Aku pun terdiam mendengar nama itu dan suasana menjadi hening dengan Diva meninggalkanku dengan pohon yang rindang.
"Cih. Aku tidak butuh nama itu." batinnya.
Setelah beberapa lama kemudian, aku mulai bisa bergerak. Aku ingin sekali menghajarnya sekali lagi, namun aku tidak bisa melakukan dengan kondisi itu mengingat aku masih terluka.

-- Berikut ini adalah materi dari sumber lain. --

--- src/design/mbx_pkg.sv ---
// ----------------------------------------------------------------------------
// mbx_pkg
// Shared constants for the multichannel mailbox FIFO: field widths, access
// codes, status bit positions and parameter defaults.
// ----------------------------------------------------------------------------
package mbx_pkg;

  // Field widths
  localparam int ACT_W     = 3;
  localparam int CHAN_W    = 4;
  localparam int WORD_W    = 32;
  localparam int RX_IRQ_W  = 8;

  // Channels addressable by the channel field
  localparam int MAX_CHANNELS = 16;

  // Parameter defaults
  localparam int FIFO_WORDS_DEF  = 64;
  localparam int TX_CHANNELS_DEF = 8;
  localparam int RX_CHANNELS_DEF = 8;

  // Access codes
  localparam logic [ACT_W-1:0] ACT_HOST_READ    = 3'd0;
  localparam logic [ACT_W-1:0] ACT_HOST_WRITE   = 3'd1;
  localparam logic [ACT_W-1:0] ACT_STATUS_READ  = 3'd2;
  localparam logic [ACT_W-1:0] ACT_STATUS_WRITE = 3'd3;
  localparam logic [ACT_W-1:0] ACT_REMOTE_POP   = 3'd4;
  localparam logic [ACT_W-1:0] ACT_REMOTE_PUSH  = 3'd5;

  // Status bit positions
  localparam int ST_EMPTY_BIT    = 0;
  localparam int ST_OVERFLOW_BIT = 2;
  localparam int ST_FLUSH_BIT    = 4;

endpackage

--- src/design/mbx_ctx_mem.sv ---
// ----------------------------------------------------------------------------
// mbx_ctx_mem
// Per-channel context store: one write port, one registered read port.
// Entries never written since reset read back as zero.
// ----------------------------------------------------------------------------
module mbx_ctx_mem #(
  parameter int DEPTH  = mbx_pkg::MAX_CHANNELS,
  parameter int DATA_W = 8
) (
  input  logic                     clk,
  input  logic                     rst_n,
  input  logic                     rd_en,
  input  logic [$clog2(DEPTH)-1:0] rd_addr,
  output logic [DATA_W-1:0]        rd_data,
  input  logic                     wr_en,
  input  logic [$clog2(DEPTH)-1:0] wr_addr,
  input  logic [DATA_W-1:0]        wr_data
);

  logic [DATA_W-1:0] mem [DEPTH];
  logic [DEPTH-1:0]  valid_r;
  logic [DATA_W-1:0] rd_data_r;
  logic              rd_valid_r;

  always_ff @(posedge clk) begin
    if (wr_en) begin
      mem[wr_addr] <= wr_data;
    end
    if (rd_en) begin
      rd_data_r <= mem[rd_addr];
    end
  end

  always_ff @(posedge clk) begin
    if (!rst_n) begin
      valid_r    <= '0;
      rd_valid_r <= 1'b0;
    end else begin
      if (wr_en) begin
        valid_r[wr_addr] <= 1'b1;
      end
      if (rd_en) begin
        rd_valid_r <= valid_r[rd_addr];
      end
    end
  end

  // Unwritten entries hold their reset value of zero
  assign rd_data = rd_valid_r ? rd_data_r : '0;

endmodule

--- config.mk ---
export PLATFORM = sky130hd
export DESIGN_NAME = mbx_ctx_mem
export DESIGN_NICKNAME = d
export VERILOG_FILES = /design/src/design/mbx_pkg.sv /design/src/design/mbx_ctx_mem.sv
export SDC_FILE = /design/constraint.sdc
export NUM_CORES = 1
export LEC_CHECK = 0
export ABC_AREA = 1
export BUFFER_PORTS_ARGS = -buffer_cell sky130_fd_sc_hd__clkbuf_2
export CAP_MARGIN = 15
export CORE_MARGIN = 1
export CORE_UTILIZATION = 35
export DETAILED_ROUTE_END_ITERATION = 8
export PLACE_DENSITY = 0.62
export SLEW_MARGIN = 20
export SYNTH_ARGS = -nofsm -noshare
export SYNTH_HDL_FRONTEND = slang
export SYNTH_SLANG_ARGS = --single-unit
--- constraint.sdc ---
create_clock -name clk -period 1.1 [get_ports clk]
set_clock_uncertainty 0.05 [all_clocks]
set_input_delay 0.055 -clock clk [delete_from_list [all_inputs] [get_ports clk]]
set_output_delay 0.055 -clock clk [all_outputs]
set_load 0.02 [all_outputs]
* Yosys cells after proc, flatten, opt, wreduce, memory -nomap -nowiden
Memory sizes are Yosys's and may differ from the RTL's. A register that Yosys moved wholly into a read port is not among the register bits. Cells that the tools add are included.
Word-level totals: memories 1, RAM bits 128, register bits after elaboration 17, input bits 20
Memory list:
- mem | words 16, width 8, rd ports 1, clocked after memory_dff 1, write ports 1, RTL line mbx_ctx_mem.sv:20 | logic [DATA_W-1:0] mem [DEPTH];
Operators by class: bitwise operators 1, order comparisons 3, reduce and logical (&&, ||, !) cells 1, mux-type cells 7
Operators with widths (number):
- OR 16 bit | 1
- less-than comparator 4 x 5 -> 1 bit, second input constant | 2
- 2-to-1 mux 8 bit | 1
- binary-select mux 1 bit (select 4 bit) | 1
- demux 1 bit (select 4 bit) | 1
- greater-or-equal comparator 4 x 1 -> 1 bit, second input constant | 1
- 2-to-1 mux 1 bit | 4
- logical AND 1 bit | 1

* Longest topological paths before layout
Gate-level depths: netlist of the first run.
word-level depth 5, gate-level depth with buffers 11

* Worst setup path before layout of the first run
No wires, ideal clock.
path kind in2reg, from in wr_en, to mem mem[14][0] (enable), required time 0.676 ns, data arrival time 0.745 ns, setup slack -0.068 ns, library setup time 0.374 ns, stages 4, path through inv_1 nor3_1 inv_1 nor2_1
Between the ends: cells in the longest elaborated chain, start to end 2
RTL lines:
- from (decl) | RTL line mbx_ctx_mem.sv:15 | input logic wr_en,
- 2-to-1 mux 1 bit | RTL line mbx_ctx_mem.sv:26 | if (wr_en) begin
- 2-to-1 mux 1 bit (not written as such) | RTL line mbx_ctx_mem.sv:27 | mem[wr_addr] <= wr_data;
- to (decl) | RTL line mbx_ctx_mem.sv:20
Every way passes these cells.

* Final worst setup path of the first run
from reg rd_valid_r, to out rd_data[4]
Between the ends: cells in the longest elaborated chain, start to end 1
RTL lines:
- from (decl) | RTL line mbx_ctx_mem.sv:23 | logic rd_valid_r;
- from (signal assigned) | RTL line mbx_ctx_mem.sv:43 | rd_valid_r <= valid_r[rd_addr];
- 2-to-1 mux 8 bit | RTL line mbx_ctx_mem.sv:49 | assign rd_data = rd_valid_r ? rd_data_r : '0;
- to (decl) | RTL line mbx_ctx_mem.sv:14 | output logic [DATA_W-1:0] rd_data,
Every way passes these cells.

==> results.sh, run 1 <==
export IMPL_status="complete, but fails checks"
export IMPL_violations="negative setup slack"
export IMPL_clk_path_buf_depth=2
export IMPL_final_layout_size_suffix_gt1_share_pct=22.7
export IMPL_path_clk_slew_ns=0.06
export IMPL_grt_pass1_vias=4120
export IMPL_drt_iter0_markers=428
export IMPL_period_minus_slack_ns=1.25
export IMPL_finalCritPeriodShare_pct=114
export IMPL_critPathKind="reg -> out"
export IMPL_die_area_um2=18000
export IMPL_worstPathArrival_ns=1.15
export IMPL_cts_sinks=153
export IMPL_leakage_nw=2.72
export IMPL_synth_cell_types=21
export IMPL_synth_seq_cells=153
export IMPL_syn_area_um2=6120
export IMPL_worstSetupStartpointType="flop"
export IMPL_maxCapViolCount=0
export IMPL_crit_path_max_fanout=5
export IMPL_routed_via_density=5.14
export IMPL_drcViolationCount=0
export IMPL_die_width_um=134
export IMPL_area_growth_pct=24.0
export IMPL_setup_viol=16
export IMPL_reg2reg_slack_ns=-0.12
export IMPL_crit_required_ns=1.00
export IMPL_drtPass1Iterations=5
export IMPL_fin_nets=605
export IMPL_rsz0062_at_grt="true"
export IMPL_relSlewSlack_pct=70.5
export IMPL_place_hpwl_um=9720
export IMPL_final_common_cell="edfxtp_1"
export IMPL_hold_class="in -> reg"
export IMPL_initial_core_util_pct=36.4
export IMPL_final_util_pct=45.1
export IMPL_yosysWarnings=0
export IMPL_fin_area_um2=7590
export IMPL_clock_root_buffer="clkbuf_16"
export IMPL_grt_usage_pct=18.0
export IMPL_worstSkewPairLatency_ns=0.42
export IMPL_antenna_found_initial=1
export IMPL_vias=4193
export IMPL_wl_per_cell_um=18.2
export IMPL_syn_nets=534
export IMPL_placed_area_um2=6870
export IMPL_drt_total_wl_um=14900
export IMPL_grt_overflow=0
export IMPL_core_um2=16800
export IMPL_grt_pass1_wl_um=23500
export IMPL_ios=28
export IMPL_cts_tree="yes"
export IMPL_slew_violations=0
export IMPL_p_per_area_nw_per_um2=1690
export IMPL_clock_fmax_mhz=797
export IMPL_cts_htree_levels=4
export IMPL_end_kind="output pin"
export IMPL_num_fill_cells=1523
export IMPL_numCtsBuffers=17
export IMPL_n_antenna_cell=0
export IMPL_setup_slack_ns=-0.155
export IMPL_worst_pin_slew_ns=0.442
export IMPL_final_antenna_net_count=0
export IMPL_layout_common_cells="136 x edfxtp_1, 131 x nor2_1, 44 x o21ai_0, 38 x buf_4, 31 x nand2_1"
export IMPL_syn_inst=514
export IMPL_synth_area_per_cell_um2=11.9
export IMPL_die_h_um=134
export IMPL_ys_seq_area_share_pct=72.3
export IMPL_finalHoldViolCount=0
export IMPL_port_buffers=27
export IMPL_globalplace_congestion=0.815
export IMPL_grt_max_degree=42
export IMPL_ir_drop_mv=1.15
export IMPL_rows=47
[cells by family (layout without fill, tap and decap cells)]
| family | after synthesis | in the layout | share of synthesized area, % |
|---|---|---|---|
| AO/OA/AOI/OAI | 98 | 98 | 9.46 |
| buffers and inverters | 50 | 132 | 4.52 |
| AND/OR/NAND/NOR | 213 | 213 | 13.7 |
| flip-flops | 153 | 153 | 72.3 |
[stage by stage]
step                      setup WS (ns)  setup TNS [ns]  hold WS [ns]  cells  total power, mW
after floorplan                 -0.0682           -4.52         0.104    514             7.09
after global routing             -0.216           -2.81        0.0272    816             13.3
after CTS                        -0.172           -2.01        0.0197    815             12.9
after global placement           -0.238          -14.31         0.255    783             7.46
final                            -0.155           -1.69        0.0102    816             12.9
after detailed placement         -0.257          -13.89         0.259    783             7.49
[final cells by class]
class	count	area [um2]	area share (%)
multi-input cells	311	1500	19.7
repair buffers	80	763	10.1
clock buffers	19	433	5.70
inverters	22	92.6	1.22
clock inverters	11	108	1.42
well taps	220	275	3.63
flip-flops and latches	153	4430	58.3
[Yosys cell counts]
cell	instances	area, um2
o21ai_1	7	35.0
buf_6	8	90.1
o221ai_1	3	26.3
inv_6	1	8.76
o21a_1	2	15.0
dfxtp_1	17	340
nor3_1	2	10.0
nand2_1	39	146
nand3_1	31	155
clkbuf_2	1	5.00
buf_4	1	7.51
inv_2	2	7.51
o211ai_1	29	218
clkbuf_1	2	7.51
buf_2	15	75.1
o21ai_0	57	285
buf_1	1	3.75
inv_1	18	67.6
edfxtp_1	136	4080
nor2_1	141	529
clkinv_1	1	3.75
[routing by layer]
metal / global-route usage [%] / wire [um] / vias up
li1: - / - / 1961
met1: 22.6 / 6400 / 2059
met2: 29.7 / 7290 / 132
met3: 4.01 / 772 / 41
met4: 7.80 / 422 / 0
met5: 0 / 0 / -
[critical path, stage by stage (launching register included)]
cell      delay (ns)
dfxtp_2         0.35
buf_6           0.14
nand2_2         0.07
inv_2           0.05
clkbuf_8        0.13
[timing repair]
item,4_1_cts,5_1_grt
cloned,0,0
hold endpoints to repair,2,0
resized for setup,42,25
pin swaps,22,18
setup endpoints to repair,16,17
buffers inserted,1,1
hold buffers,1,0
[flip-flops by register name, summed over array words and instances (netlist names)]
signal / count
rd_data_r: 8
valid_r: 16
mem: 128
rd_valid_r: 1
[power by group]
group | switching [mW] | internal, mW
clock network | 2.15 | 3.26
logic | 0.577 | 0.347
registers | 0.0477 | 6.47
total | 2.77 | 10.1
[worst paths after layout]
kind,depth (start not counted),start,to
worst min-delay path,4,rd_addr[3],rd_data_r[2]$_DFFE_PP_
worst max register to register,6,mem[1][1]$_DFFE_PP_,rd_data_r[1]$_DFFE_PP_
worst min register to register,2,valid_r[14]$_SDFFE_PN0P_,valid_r[14]$_SDFFE_PN0P_
worst max-delay path,4,rd_valid_r$_SDFFE_PN0P_,rd_data[4]
No activity file was read; power rests on OpenSTA's default activity.
==> inputs of run 2 (changes only) <==
ABC_AREA = 0   (was 1)
CORE_UTILIZATION = 25   (was 35)
PLACE_DENSITY = 0.51   (was 0.62)
==> run 2 against run 1 <==
  * The flow finishes with violations (design-rule violations, negative hold slack, negative setup slack)
  * Clock-buffer cell count decreased by 2
  * Synthesized cell count shrank 47%
  * Sequential share of layout area decreased by 1.0 points
  * Critical path depth down 2
==> results.sh, run 2 <==
export IMPL_crit_chain="mux4_2 -> mux4_2"
export IMPL_numCtsBuffers=17
export IMPL_status="complete, but fails checks"
export IMPL_area_growth_pct=29.9
export IMPL_drcViolationCount=1
export IMPL_worstSetupStartpointType="flop"
export IMPL_violations="design-rule violations, negative hold slack, negative setup slack"
export IMPL_initial_core_util_pct=25.4
export IMPL_globalplace_congestion=0.686
export IMPL_p_int_mw=10.3
export IMPL_synth_xor_area_share_pct=0
export IMPL_finalCritPeriodShare_pct=148
export IMPL_synthFlopType="edfxtp_1"
export IMPL_cts_sinks=153
export IMPL_synthMuxAreaShare_pct=18.3
export IMPL_maxCapViolCount=0
export IMPL_synth_area_per_cell_um2=22.0
export IMPL_placed_area_um2=6990
export IMPL_hold_class="in -> reg"
export IMPL_clock_root_buffer="clkbuf_16"
export IMPL_synth_top_cell_area_share_pct=68.6
export IMPL_core_um2=23400
export IMPL_path_delay_family="multiplexers"
export IMPL_p_seq_share_pct=49.8
export IMPL_place_hpwl_um=8800
export IMPL_crit_path_top_delay_cell="mux4_2"
export IMPL_drt_total_wl_um=13000
export IMPL_worstPathArrival_ns=1.75
export IMPL_vias=2901
export IMPL_power_switching_mw=2.79
export IMPL_end_kind="flop"
export IMPL_synthAdderAreaFrac_pct=0
export IMPL_largest_reg_flops=128
export IMPL_ios=28
export IMPL_clk_path_buf_depth=2
export IMPL_synth_cell_types=24
export IMPL_critPathKind="reg -> reg"
export IMPL_synth_top_family_by_area="multiplexers"
export IMPL_final_common_cell="edfxtp_1"
export IMPL_routed_via_density=4.21
export IMPL_setup_slack_ns=-0.532
export IMPL_grt_pass1_wl_um=19800
export IMPL_final_antenna_net_count=0
export IMPL_setup_viol=17
export IMPL_rsz0062_at_grt="true"
export IMPL_cts_htree_levels=4
export IMPL_cp_slowest_stage_delay_ns=0.48
export IMPL_switching_share_pct=21.4
export IMPL_n_antenna_cell=0
export IMPL_die_h_um=156
export IMPL_grt_usage_pct=11.7
export IMPL_async_reset_ff_share_pct=0
export IMPL_crit_top_cell="mux4_2"
export IMPL_largestRegisters="mem: 128 flops, valid_r: 16 flops, rd_data_r: 8 flops"
export IMPL_crit_buf_inv=0
export IMPL_synth_edff_count=136
export IMPL_combPwrFrac_pct=6.1
export IMPL_yosysWarnings=0
export IMPL_grt_busiest_layer="met2"
export IMPL_synth_top_cells_by_area="edfxtp_1 69%, mux4_1 12%, dfxtp_1 5.7%, mux4_2 5.7%, o21a_1 2.0%"
export IMPL_drtPass1Iterations=6
export IMPL_leakage_nw=2.56
export IMPL_syn_nets=290
export IMPL_final_util_pct=33.0
export IMPL_crit_required_ns=1.22
export IMPL_port_buffers=27
export IMPL_wl_per_cell_um=18.9
export IMPL_path_clk_slew_ns=0.07
export IMPL_synthSimpleGateAreaFrac_pct=3.22
export IMPL_final_layout_size_suffix_gt1_share_pct=46.5
export IMPL_syn_inst=270
export IMPL_synth_most_common_cell="edfxtp_1"
export IMPL_pwr_share_clk_pct=44.1
export IMPL_whs_ns=-0.00143
export IMPL_worstSkewPairLatency_ns=0.43
export IMPL_synth_top_area_cell="edfxtp_1"
export IMPL_grt_overflow=0
export IMPL_cts_tree="yes"
export IMPL_postCtsSetupBuffers=0
export IMPL_synth_seq_cells=153
export IMPL_fin_area_um2=7730
export IMPL_use_met2_pct=20.0
export IMPL_grt_max_degree=18
export IMPL_regMostFlops="mem"
export IMPL_antenna_found_initial=0
export IMPL_ys_top_cells_by_count="136 x edfxtp_1, 27 x mux4_1, 17 x dfxtp_1"
export IMPL_clock_fmax_mhz=613
export IMPL_drt_iter0_markers=360
export IMPL_grt_pass1_vias=3173
export IMPL_worst_pin_slew_ns=0.333
export IMPL_fin_nets=377
export IMPL_grtUsageMet1_pct=14.1
export IMPL_tns_ns=-5.61
export IMPL_slew_violations=0
export IMPL_die_area_um2=24400
export IMPL_met3_usage_pct=2.77
export IMPL_die_width_um=156
export IMPL_crit_path_max_fanout=1
export IMPL_relSlewSlack_pct=77.8
export IMPL_ir_drop_mv=1.06
export IMPL_period_minus_slack_ns=1.63
export IMPL_p_per_area_nw_per_um2=1690
export IMPL_layout_common_cells="136 x edfxtp_1, 42 x mux4_2, 28 x buf_4, 20 x buf_12, 19 x clkbuf_2"
export IMPL_syn_area_um2=5950
export IMPL_ys_seq_area_share_pct=74.3
export IMPL_rows=56
export IMPL_finalHoldViolCount=7
export IMPL_synth_compound_area_share_pct=2.59
==> run 2: changes by cell type in the layout (fill, tap and decap cells not counted), sizes merged, moves of 28 or more <==
| cell | previous run | this run |
|---|---|---|
| mux4 | 0 | 42 |
| nand2 | 39 | 2 |
| nand3 | 31 | 2 |
| nor2 | 141 | 14 |
| o211ai | 29 | 1 |
| o21ai | 64 | 0 |
==> run 2: what timing repair did <==
item,in CTS,in global routing
endpoints found under the setup margin,17,17
endpoints found under the hold margin,68,0
gates resized for setup,29,10
hold buffers,5,0
pin swaps,0,0
==> run 2: logic make-up after synthesis <==
group	after synthesis
mux	46
compound gates	20
buf+inv	14
flops	153
simple gates	37
==> run 2: final timing paths <==
| path | start | end | slack [ns] | depth (start not counted) |
|---|---|---|---|---|
| setup / recovery | mem[15][1]$_DFFE_PP_ | rd_data_r[1]$_DFFE_PP_ | -0.53 | 2 |
| hold / removal | wr_data[0] | mem[0][0]$_DFFE_PP_ | -0.001 | 1 |
| setup reg to reg | mem[15][1]$_DFFE_PP_ | rd_data_r[1]$_DFFE_PP_ | -0.53 | 2 |
| hold reg to reg | valid_r[14]$_SDFFE_PN0P_ | valid_r[14]$_SDFFE_PN0P_ | 0.42 | 1 |
==> run 2: final cells by class <==
type / count / area [um2]
timing repair buffer: 81 / 887
multi-input combinational: 103 / 1420
tap: 319 / 399
clock buffer: 17 / 425
sequential: 153 / 4430
fill: 2259 / 15700
clock inverter: 15 / 166
inverter: 1 / 3.75
==> run 2: stage by stage <==
stage | cells | total power [mW] | worst slack (ns)
3_3_place_gp | 652 | 7.37 | -0.673
4_1_cts | 689 | 13.2 | -0.544
2_1_floorplan | 270 | 7.03 | -0.465
3_5_place_dp | 652 | 7.40 | -0.680
5_1_grt | 689 | 13.4 | -0.577
6_report | 689 | 13.1 | -0.532
==> run 2: layer usage <==
metal | part of all wire [%] | wire length (um)
met1 | 41 | 5400
met3 | 4.0 | 527
met4 | 1.5 | 189
met5 | 0 | 0
met2 | 53 | 6900
==> run 2: worst register-to-register path, delay by kind of cell (launching register included) <==
family / cells / cell delay [ns]
muxes: 2 / 0.97
DFF: 1 / 0.36
==> run 2: power groups by stage <==
| stage | clock network (mW) | logic, mW | registers [mW] |
|---|---|---|---|
| after global placement | 0 | 0.747 | 6.62 |
| after global routing | 6.06 | 0.866 | 6.52 |
| final | 5.77 | 0.798 | 6.51 |
| after CTS | 5.86 | 0.812 | 6.51 |
| after floorplan | 0 | 0.415 | 6.62 |
| after detailed placement | 0 | 0.765 | 6.63 |
==> inputs of run 3 (changes only) <==
ABC_AREA = 1   (was 0)
==> run 3 against run 2 <==
  * The run ends with negative setup slack left
  * Critical endpoint is now rd_data_r[6]$_DFFE_PP_
  * Register-to-register slack better by 0.37 ns
  * Utilization decreased by 0.45 points
  * Via count grew 41%
  * Largest power group unchanged
  * Sequential share of layout area is 0.065 points lower
  * Flip-flop and latch count unchanged
  * Critical path depth increased by 4
==> results.sh, run 3 (same netlist as run 1, synthesis figures left out) <==
export IMPL_period_minus_slack_ns=1.26
export IMPL_hold_class="in -> reg"
export IMPL_p_per_area_nw_per_um2=1730
export IMPL_slew_violations=0
export IMPL_place_hpwl_um=10900
export IMPL_grt_pass1_vias=4188
export IMPL_status="complete, but fails checks"
export IMPL_cts_tree="yes"
export IMPL_final_layout_size_suffix_gt1_share_pct=23.3
export IMPL_worstPathArrival_ns=1.38
export IMPL_rows=56
export IMPL_final_antenna_net_count=0
export IMPL_drt_total_wl_um=15200
export IMPL_rsz0062_at_grt="true"
export IMPL_layout_common_cells="136 x edfxtp_1, 131 x nor2_1, 53 x buf_4, 48 x o21ai_0, 36 x nand2_1"
export IMPL_routed_via_density=4.43
export IMPL_wl_per_cell_um=16.5
export IMPL_drtPass1Iterations=4
export IMPL_maxCapViolCount=0
export IMPL_grt_pass1_wl_um=24000
export IMPL_die_h_um=158
export IMPL_crit_path_max_fanout=1
export IMPL_setup_slack_ns=-0.160
export IMPL_largest_reg_flops=128
export IMPL_vias=4098
export IMPL_ios=28
export IMPL_regMostFlops="mem"
export IMPL_clock_root_buffer="clkbuf_16"
export IMPL_path_clk_slew_ns=0.06
export IMPL_largestRegisters="mem: 128 flops, valid_r: 16 flops, rd_data_r: 8 flops"
export IMPL_final_seq_area_um2=4430
export IMPL_total_power_mw=13.4
export IMPL_port_buffers=27
export IMPL_worstSkewPairLatency_ns=0.43
export IMPL_core_um2=23800
export IMPL_fin_nets=613
export IMPL_clk_path_buf_depth=2
export IMPL_crit_required_ns=1.22
export IMPL_setup_viol=16
export IMPL_final_common_cell="edfxtp_1"
export IMPL_num_fill_cells=2341
export IMPL_finalHoldViolCount=0
export IMPL_r2r_end="rd_data_r[6]$_DFFE_PP_"
export IMPL_dp_cells=892
export IMPL_area_growth_pct=26.5
export IMPL_initial_core_util_pct=25.8
export IMPL_clock_fmax_mhz=794
export IMPL_r2r_start="mem[2][6]$_DFFE_PP_"
export IMPL_antenna_found_initial=0
export IMPL_cts_sinks=153
export IMPL_multi_input_area_um2=1450
export IMPL_die_width_um=158
export IMPL_worstRegToRegCells=6
export IMPL_drt_iter0_markers=290
export IMPL_globalplace_congestion=0.806
export IMPL_violations="negative setup slack"
export IMPL_end_kind="flop"
export IMPL_grt_overflow=0
export IMPL_grt_max_degree=37
export IMPL_stdcell_count=925
export IMPL_hold_end="rd_data_r[3]$_DFFE_PP_"
export IMPL_cts_htree_levels=4
export IMPL_ir_drop_mv=0.961
export IMPL_whs_path_depth=1
export IMPL_leakage_nw=2.75
export IMPL_die_area_um2=25100
export IMPL_worst_pin_slew_ns=0.399
export IMPL_finalCritPeriodShare_pct=115
export IMPL_drcViolationCount=0
export IMPL_critPathKind="reg -> reg"
export IMPL_grt_usage_pct=13.3
export IMPL_worstSetupStartpointType="flop"
export IMPL_relSlewSlack_pct=73.4
export IMPL_numCtsBuffers=17
export IMPL_reg2reg_slack_ns=-0.16
export IMPL_hp_start="rd_en"
export IMPL_n_antenna_cell=0
## run 3: cell count changes in the layout (fill, tap and decap cells not counted), sizes merged, moves of 14 or more
cell	delta
o21ai	+64
nand2	+37
o211ai	+28
nand3	+29
mux4	-42
o21a	-14
inv	+15
nor2	+127
## run 3: where the power goes
group	internal [mW]	switching [mW]
registers	6.47	0.0561
logic	0.338	0.562
clock network	3.72	2.25
total	10.5	2.87
## run 3: timing repair
action,in CTS,in global routing
endpoints found under the setup margin,16,17
hold buffers,1,0
buffers inserted,0,0
pin swaps,35,25
gates cloned,0,0
endpoints found under the hold margin,2,0
gates resized for setup,22,23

"Aku akan menghajarnya jika ada kesempatan." ucapku dengan penuh perhitungan.
Melihat itu, Diva kembali menghampiri dan berkata, "Can you walking? (Bisakah kamu berjalan?)" dengan mengangkut beberapa barang di punggungnya.
"Hmph… Aku bukan anak kecil." ujarku dengan tatapan sinis.
"Jadi kamu siapa?" tanya Diva penasaran.
"Aku tidak akan memperkenalkan diriku." tekadku.
"Alright, Kid! (Ya sudah, Nak!)"
Mendengar kata yang membuatku marah, dan kesal, aku akhirnya membuka suara.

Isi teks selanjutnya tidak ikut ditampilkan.